## DIRECTIONS FOR THIS TASK:
Begin at the line containing "run 3: metrics" in the data below and go on through the line containing "endpoints found under the hold margin | 3 | 0", repeating each line exactly; include both ends and no other line.
- - - -
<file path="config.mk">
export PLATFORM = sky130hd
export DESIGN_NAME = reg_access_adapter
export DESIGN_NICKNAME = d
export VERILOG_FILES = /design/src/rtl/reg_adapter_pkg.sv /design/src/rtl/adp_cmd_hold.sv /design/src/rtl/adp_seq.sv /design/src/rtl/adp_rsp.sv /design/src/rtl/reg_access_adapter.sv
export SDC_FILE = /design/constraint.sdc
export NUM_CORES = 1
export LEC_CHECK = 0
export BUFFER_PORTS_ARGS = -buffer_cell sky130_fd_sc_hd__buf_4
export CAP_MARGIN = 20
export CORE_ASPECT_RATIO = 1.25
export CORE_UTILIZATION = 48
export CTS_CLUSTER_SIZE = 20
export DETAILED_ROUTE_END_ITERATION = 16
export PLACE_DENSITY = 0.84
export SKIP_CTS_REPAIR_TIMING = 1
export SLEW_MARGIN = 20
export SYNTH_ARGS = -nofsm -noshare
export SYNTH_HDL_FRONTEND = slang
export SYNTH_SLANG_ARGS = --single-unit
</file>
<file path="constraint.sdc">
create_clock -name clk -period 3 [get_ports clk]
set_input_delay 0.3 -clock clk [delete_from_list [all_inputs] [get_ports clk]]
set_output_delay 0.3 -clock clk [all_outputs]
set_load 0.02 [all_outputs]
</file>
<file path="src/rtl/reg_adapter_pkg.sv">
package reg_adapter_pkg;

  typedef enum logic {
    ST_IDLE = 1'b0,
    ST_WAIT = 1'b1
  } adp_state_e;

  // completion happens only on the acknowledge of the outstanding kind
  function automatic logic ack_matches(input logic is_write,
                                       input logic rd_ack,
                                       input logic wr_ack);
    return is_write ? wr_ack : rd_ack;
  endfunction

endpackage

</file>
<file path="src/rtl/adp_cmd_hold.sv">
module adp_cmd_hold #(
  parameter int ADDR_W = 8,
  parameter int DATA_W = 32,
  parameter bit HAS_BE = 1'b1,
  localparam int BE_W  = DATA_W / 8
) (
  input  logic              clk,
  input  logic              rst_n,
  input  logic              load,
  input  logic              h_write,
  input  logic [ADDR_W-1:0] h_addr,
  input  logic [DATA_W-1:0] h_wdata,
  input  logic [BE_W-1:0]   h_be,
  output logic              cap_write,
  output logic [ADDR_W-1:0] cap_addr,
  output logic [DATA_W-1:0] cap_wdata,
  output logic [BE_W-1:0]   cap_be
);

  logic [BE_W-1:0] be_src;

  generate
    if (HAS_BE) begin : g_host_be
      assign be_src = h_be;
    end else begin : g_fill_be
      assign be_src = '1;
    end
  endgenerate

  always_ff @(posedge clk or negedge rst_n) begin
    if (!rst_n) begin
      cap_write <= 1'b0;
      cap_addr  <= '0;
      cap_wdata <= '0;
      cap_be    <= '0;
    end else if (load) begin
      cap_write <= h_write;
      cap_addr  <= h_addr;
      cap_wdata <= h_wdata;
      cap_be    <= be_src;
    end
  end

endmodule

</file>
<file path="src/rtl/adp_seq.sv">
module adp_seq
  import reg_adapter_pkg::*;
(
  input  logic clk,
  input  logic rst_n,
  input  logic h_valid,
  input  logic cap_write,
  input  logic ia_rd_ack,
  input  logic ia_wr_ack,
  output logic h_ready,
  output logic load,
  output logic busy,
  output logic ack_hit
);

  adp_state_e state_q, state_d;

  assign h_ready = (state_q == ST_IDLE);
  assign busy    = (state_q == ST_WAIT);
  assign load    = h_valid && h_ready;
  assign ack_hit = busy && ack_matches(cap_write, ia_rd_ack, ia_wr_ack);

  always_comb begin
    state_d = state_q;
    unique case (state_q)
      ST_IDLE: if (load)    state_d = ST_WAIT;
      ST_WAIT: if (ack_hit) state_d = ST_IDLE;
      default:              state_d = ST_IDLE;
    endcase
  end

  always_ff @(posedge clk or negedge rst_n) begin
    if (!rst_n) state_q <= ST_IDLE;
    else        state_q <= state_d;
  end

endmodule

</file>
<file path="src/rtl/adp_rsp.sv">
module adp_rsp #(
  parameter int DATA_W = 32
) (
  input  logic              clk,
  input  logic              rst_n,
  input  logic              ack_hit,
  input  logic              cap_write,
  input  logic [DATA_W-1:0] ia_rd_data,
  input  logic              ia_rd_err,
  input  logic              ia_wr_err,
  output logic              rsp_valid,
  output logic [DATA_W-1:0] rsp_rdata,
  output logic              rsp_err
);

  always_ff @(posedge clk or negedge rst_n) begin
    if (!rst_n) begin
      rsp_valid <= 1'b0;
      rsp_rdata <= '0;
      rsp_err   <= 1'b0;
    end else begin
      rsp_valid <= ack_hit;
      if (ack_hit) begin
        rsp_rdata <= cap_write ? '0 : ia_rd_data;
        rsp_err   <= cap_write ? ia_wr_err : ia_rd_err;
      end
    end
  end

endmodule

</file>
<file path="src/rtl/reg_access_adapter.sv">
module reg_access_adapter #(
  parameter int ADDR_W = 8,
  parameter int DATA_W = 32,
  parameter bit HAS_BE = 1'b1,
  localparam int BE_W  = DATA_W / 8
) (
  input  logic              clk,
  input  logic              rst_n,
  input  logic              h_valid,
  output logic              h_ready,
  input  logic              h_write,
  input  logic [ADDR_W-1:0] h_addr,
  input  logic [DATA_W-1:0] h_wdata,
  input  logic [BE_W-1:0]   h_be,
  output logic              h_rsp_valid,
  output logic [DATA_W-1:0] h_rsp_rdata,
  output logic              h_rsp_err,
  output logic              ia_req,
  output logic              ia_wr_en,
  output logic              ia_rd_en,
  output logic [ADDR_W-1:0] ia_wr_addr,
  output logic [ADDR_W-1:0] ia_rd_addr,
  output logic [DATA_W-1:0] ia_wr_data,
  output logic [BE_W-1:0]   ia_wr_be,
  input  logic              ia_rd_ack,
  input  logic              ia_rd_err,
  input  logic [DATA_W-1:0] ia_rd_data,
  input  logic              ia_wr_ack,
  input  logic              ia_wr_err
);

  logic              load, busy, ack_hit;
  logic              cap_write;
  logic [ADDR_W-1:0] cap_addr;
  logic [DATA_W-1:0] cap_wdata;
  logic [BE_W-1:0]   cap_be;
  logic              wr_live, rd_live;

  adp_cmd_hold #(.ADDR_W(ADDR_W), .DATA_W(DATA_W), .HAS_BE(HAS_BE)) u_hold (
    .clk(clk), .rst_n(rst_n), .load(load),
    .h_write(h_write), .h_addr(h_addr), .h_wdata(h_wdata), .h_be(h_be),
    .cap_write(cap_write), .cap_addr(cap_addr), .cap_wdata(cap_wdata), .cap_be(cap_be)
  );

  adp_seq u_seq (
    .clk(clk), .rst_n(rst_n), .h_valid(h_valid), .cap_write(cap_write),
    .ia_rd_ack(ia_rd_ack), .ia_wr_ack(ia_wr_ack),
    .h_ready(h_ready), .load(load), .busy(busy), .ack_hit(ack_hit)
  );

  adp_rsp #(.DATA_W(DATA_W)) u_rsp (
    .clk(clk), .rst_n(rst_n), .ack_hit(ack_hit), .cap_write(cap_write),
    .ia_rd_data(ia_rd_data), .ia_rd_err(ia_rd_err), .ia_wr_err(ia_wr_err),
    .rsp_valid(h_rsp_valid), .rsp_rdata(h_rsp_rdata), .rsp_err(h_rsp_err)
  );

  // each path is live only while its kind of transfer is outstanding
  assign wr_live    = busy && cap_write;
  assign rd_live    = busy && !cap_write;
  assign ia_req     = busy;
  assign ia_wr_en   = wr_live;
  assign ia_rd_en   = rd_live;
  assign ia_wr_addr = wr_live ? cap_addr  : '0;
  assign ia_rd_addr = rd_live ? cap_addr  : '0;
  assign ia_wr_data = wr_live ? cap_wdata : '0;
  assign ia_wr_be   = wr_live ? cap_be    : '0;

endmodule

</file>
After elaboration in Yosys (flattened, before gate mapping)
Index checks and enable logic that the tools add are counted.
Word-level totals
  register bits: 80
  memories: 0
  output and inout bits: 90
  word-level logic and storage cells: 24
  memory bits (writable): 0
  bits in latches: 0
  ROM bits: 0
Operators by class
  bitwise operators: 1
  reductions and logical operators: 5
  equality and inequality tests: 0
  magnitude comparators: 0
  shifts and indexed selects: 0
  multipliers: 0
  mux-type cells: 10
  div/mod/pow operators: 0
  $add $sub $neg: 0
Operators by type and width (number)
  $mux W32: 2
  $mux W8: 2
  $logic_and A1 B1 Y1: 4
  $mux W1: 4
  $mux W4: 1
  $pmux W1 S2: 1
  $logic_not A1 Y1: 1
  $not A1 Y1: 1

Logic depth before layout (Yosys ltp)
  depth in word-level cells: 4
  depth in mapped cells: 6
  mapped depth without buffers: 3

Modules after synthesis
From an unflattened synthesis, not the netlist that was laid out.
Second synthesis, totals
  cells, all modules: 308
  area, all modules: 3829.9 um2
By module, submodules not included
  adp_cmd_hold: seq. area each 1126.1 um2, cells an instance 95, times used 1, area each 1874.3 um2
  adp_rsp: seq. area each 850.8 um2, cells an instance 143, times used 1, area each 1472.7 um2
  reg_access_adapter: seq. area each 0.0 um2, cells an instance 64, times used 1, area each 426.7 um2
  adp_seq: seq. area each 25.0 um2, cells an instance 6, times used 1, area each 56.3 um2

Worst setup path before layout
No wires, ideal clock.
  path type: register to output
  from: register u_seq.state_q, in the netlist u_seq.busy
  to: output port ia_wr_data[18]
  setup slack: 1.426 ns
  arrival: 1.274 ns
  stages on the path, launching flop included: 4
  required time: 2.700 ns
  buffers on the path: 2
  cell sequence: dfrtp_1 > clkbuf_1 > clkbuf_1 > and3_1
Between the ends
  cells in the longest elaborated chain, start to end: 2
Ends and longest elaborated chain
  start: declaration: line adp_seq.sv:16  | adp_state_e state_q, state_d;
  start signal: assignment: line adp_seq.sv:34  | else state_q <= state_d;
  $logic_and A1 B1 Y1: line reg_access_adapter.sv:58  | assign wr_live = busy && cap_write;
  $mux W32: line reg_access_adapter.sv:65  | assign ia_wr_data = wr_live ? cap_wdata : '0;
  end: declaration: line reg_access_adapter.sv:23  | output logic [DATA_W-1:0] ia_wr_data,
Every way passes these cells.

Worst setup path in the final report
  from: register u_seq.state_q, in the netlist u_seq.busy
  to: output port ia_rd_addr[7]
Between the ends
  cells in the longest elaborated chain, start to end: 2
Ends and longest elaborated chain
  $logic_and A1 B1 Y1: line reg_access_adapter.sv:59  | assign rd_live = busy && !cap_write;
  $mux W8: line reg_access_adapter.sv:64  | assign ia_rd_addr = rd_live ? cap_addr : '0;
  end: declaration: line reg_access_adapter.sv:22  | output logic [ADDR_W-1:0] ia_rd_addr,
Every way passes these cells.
- - - -
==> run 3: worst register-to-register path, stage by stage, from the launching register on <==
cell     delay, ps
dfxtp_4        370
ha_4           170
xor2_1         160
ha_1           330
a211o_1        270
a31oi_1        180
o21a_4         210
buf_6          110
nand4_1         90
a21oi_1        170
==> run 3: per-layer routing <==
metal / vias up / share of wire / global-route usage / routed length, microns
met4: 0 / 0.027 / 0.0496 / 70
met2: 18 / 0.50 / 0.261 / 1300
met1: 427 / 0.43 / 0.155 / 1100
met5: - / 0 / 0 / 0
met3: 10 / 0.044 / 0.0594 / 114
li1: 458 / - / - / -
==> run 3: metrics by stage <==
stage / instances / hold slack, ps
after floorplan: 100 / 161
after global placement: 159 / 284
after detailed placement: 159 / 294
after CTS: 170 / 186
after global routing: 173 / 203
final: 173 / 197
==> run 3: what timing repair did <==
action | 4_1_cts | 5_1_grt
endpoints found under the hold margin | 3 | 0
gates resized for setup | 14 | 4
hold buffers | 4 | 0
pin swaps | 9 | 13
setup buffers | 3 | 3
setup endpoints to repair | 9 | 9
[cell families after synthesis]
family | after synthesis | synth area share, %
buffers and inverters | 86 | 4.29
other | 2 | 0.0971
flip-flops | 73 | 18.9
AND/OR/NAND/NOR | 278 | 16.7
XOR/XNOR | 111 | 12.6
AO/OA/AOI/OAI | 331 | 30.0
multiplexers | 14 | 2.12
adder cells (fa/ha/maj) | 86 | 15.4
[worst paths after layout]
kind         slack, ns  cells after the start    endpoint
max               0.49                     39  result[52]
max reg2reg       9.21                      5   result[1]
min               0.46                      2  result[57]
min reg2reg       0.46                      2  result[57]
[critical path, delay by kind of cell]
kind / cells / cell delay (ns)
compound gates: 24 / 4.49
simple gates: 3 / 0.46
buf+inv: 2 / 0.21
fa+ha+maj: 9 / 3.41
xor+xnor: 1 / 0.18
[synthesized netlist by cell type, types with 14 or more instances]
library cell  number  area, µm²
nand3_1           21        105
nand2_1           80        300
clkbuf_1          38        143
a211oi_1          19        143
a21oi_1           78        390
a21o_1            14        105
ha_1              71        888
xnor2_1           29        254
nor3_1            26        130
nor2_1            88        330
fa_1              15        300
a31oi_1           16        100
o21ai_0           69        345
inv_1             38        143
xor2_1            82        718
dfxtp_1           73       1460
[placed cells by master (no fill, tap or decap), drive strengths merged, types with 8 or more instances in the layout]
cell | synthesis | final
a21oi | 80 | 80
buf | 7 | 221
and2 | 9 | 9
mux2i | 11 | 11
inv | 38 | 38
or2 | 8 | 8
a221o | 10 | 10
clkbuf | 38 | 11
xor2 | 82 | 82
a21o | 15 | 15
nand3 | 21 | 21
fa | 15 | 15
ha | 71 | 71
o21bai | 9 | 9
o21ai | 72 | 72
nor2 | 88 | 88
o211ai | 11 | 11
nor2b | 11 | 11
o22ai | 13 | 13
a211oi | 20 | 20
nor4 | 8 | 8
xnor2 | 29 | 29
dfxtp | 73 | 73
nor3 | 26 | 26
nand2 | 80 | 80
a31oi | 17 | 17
- - - -
## WRITTEN SOLUTION:
==> run 3: metrics by stage <==
stage / instances / hold slack, ps
after floorplan: 100 / 161
after global placement: 159 / 284
after detailed placement: 159 / 294
after CTS: 170 / 186
after global routing: 173 / 203
final: 173 / 197
==> run 3: what timing repair did <==
action | 4_1_cts | 5_1_grt
endpoints found under the hold margin | 3 | 0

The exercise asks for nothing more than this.